When you write out the records, keep every line exactly as it is.
--- Excerpted data Enclosed Below ---
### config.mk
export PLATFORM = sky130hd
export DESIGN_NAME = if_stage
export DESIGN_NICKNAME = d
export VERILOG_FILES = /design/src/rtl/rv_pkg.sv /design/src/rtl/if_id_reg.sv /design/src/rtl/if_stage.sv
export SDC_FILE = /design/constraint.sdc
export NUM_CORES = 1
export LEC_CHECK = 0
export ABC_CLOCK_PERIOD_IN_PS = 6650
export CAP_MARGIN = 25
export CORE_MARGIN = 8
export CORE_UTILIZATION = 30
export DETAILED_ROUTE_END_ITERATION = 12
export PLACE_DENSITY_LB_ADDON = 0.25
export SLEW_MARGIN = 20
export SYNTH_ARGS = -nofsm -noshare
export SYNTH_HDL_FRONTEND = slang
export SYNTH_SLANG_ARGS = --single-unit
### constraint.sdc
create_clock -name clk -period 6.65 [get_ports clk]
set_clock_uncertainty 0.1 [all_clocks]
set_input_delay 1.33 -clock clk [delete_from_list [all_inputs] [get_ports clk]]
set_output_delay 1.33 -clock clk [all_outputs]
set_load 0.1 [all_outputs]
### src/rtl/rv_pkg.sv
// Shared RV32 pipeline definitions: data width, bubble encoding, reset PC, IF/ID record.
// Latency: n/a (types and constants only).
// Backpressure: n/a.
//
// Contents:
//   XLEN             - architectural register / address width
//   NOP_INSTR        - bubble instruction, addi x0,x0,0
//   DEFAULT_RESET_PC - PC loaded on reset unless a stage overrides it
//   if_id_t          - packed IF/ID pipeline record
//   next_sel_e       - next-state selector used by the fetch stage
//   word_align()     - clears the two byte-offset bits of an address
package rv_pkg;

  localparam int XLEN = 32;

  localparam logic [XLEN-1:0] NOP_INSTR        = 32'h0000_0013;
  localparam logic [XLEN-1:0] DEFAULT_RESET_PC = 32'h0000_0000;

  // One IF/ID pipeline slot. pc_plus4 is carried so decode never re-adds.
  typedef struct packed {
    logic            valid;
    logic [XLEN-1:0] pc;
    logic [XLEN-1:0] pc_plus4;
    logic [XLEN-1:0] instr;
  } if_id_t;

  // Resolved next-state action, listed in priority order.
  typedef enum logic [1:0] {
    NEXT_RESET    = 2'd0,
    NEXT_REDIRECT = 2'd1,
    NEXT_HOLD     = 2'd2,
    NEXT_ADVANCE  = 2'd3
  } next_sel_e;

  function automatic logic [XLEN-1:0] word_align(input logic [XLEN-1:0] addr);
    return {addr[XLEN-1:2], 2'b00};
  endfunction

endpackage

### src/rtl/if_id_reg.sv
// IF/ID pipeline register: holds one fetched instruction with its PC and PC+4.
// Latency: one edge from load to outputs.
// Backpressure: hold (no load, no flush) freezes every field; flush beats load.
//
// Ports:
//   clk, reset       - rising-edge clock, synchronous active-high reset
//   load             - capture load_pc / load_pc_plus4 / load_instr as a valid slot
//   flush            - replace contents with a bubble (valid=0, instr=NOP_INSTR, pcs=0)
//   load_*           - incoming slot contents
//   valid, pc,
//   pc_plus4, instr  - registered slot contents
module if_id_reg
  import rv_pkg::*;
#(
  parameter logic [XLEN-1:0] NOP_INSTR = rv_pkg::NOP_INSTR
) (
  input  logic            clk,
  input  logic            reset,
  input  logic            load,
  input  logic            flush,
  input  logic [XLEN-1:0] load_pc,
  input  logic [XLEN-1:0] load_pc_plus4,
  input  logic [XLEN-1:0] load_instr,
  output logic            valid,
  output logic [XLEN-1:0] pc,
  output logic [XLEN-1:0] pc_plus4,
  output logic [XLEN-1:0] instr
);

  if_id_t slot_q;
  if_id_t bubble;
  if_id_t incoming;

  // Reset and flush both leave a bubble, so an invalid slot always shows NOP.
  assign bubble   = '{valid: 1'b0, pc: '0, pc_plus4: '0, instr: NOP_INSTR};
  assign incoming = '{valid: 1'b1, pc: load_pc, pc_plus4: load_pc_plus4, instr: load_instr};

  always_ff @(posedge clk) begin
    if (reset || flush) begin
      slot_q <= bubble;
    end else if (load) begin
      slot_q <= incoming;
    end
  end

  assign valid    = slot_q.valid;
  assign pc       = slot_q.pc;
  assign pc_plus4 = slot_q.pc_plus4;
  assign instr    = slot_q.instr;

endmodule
--- End of Enclosed Excerpted data ---
**Task solution**
### config.mk
export PLATFORM = sky130hd
export DESIGN_NAME = if_stage
export DESIGN_NICKNAME = d
export VERILOG_FILES = /design/src/rtl/rv_pkg.sv /design/src/rtl/if_id_reg.sv /design/src/rtl/if_stage.sv
export SDC_FILE = /design/constraint.sdc
export NUM_CORES = 1
export LEC_CHECK = 0
export ABC_CLOCK_PERIOD_IN_PS = 6650
export CAP_MARGIN = 25
export CORE_MARGIN = 8
export CORE_UTILIZATION = 30
export DETAILED_ROUTE_END_ITERATION = 12
export PLACE_DENSITY_LB_ADDON = 0.25
export SLEW_MARGIN = 20
export SYNTH_ARGS = -nofsm -noshare
export SYNTH_HDL_FRONTEND = slang
export SYNTH_SLANG_ARGS = --single-unit
### constraint.sdc
create_clock -name clk -period 6.65 [get_ports clk]
set_clock_uncertainty 0.1 [all_clocks]
set_input_delay 1.33 -clock clk [delete_from_list [all_inputs] [get_ports clk]]
set_output_delay 1.33 -clock clk [all_outputs]
set_load 0.1 [all_outputs]
### src/rtl/rv_pkg.sv
// Shared RV32 pipeline definitions: data width, bubble encoding, reset PC, IF/ID record.
// Latency: n/a (types and constants only).
// Backpressure: n/a.
//
// Contents:
//   XLEN             - architectural register / address width
//   NOP_INSTR        - bubble instruction, addi x0,x0,0
//   DEFAULT_RESET_PC - PC loaded on reset unless a stage overrides it
//   if_id_t          - packed IF/ID pipeline record
//   next_sel_e       - next-state selector used by the fetch stage
//   word_align()     - clears the two byte-offset bits of an address
package rv_pkg;

  localparam int XLEN = 32;

  localparam logic [XLEN-1:0] NOP_INSTR        = 32'h0000_0013;
  localparam logic [XLEN-1:0] DEFAULT_RESET_PC = 32'h0000_0000;

  // One IF/ID pipeline slot. pc_plus4 is carried so decode never re-adds.
  typedef struct packed {
    logic            valid;
    logic [XLEN-1:0] pc;
    logic [XLEN-1:0] pc_plus4;
    logic [XLEN-1:0] instr;
  } if_id_t;

  // Resolved next-state action, listed in priority order.
  typedef enum logic [1:0] {
    NEXT_RESET    = 2'd0,
    NEXT_REDIRECT = 2'd1,
    NEXT_HOLD     = 2'd2,
    NEXT_ADVANCE  = 2'd3
  } next_sel_e;

  function automatic logic [XLEN-1:0] word_align(input logic [XLEN-1:0] addr);
    return {addr[XLEN-1:2], 2'b00};
  endfunction

endpackage

### src/rtl/if_id_reg.sv
// IF/ID pipeline register: holds one fetched instruction with its PC and PC+4.
// Latency: one edge from load to outputs.
// Backpressure: hold (no load, no flush) freezes every field; flush beats load.
//
// Ports:
//   clk, reset       - rising-edge clock, synchronous active-high reset
//   load             - capture load_pc / load_pc_plus4 / load_instr as a valid slot
//   flush            - replace contents with a bubble (valid=0, instr=NOP_INSTR, pcs=0)
//   load_*           - incoming slot contents
//   valid, pc,
//   pc_plus4, instr  - registered slot contents
module if_id_reg
  import rv_pkg::*;
#(
  parameter logic [XLEN-1:0] NOP_INSTR = rv_pkg::NOP_INSTR
) (
  input  logic            clk,
  input  logic            reset,
  input  logic            load,
  input  logic            flush,
  input  logic [XLEN-1:0] load_pc,
  input  logic [XLEN-1:0] load_pc_plus4,
  input  logic [XLEN-1:0] load_instr,
  output logic            valid,
  output logic [XLEN-1:0] pc,
  output logic [XLEN-1:0] pc_plus4,
  output logic [XLEN-1:0] instr
);

  if_id_t slot_q;
  if_id_t bubble;
  if_id_t incoming;

  // Reset and flush both leave a bubble, so an invalid slot always shows NOP.
  assign bubble   = '{valid: 1'b0, pc: '0, pc_plus4: '0, instr: NOP_INSTR};
  assign incoming = '{valid: 1'b1, pc: load_pc, pc_plus4: load_pc_plus4, instr: load_instr};

  always_ff @(posedge clk) begin
    if (reset || flush) begin
      slot_q <= bubble;
    end else if (load) begin
      slot_q <= incoming;
    end
  end

  assign valid    = slot_q.valid;
  assign pc       = slot_q.pc;
  assign pc_plus4 = slot_q.pc_plus4;
  assign instr    = slot_q.instr;

endmodule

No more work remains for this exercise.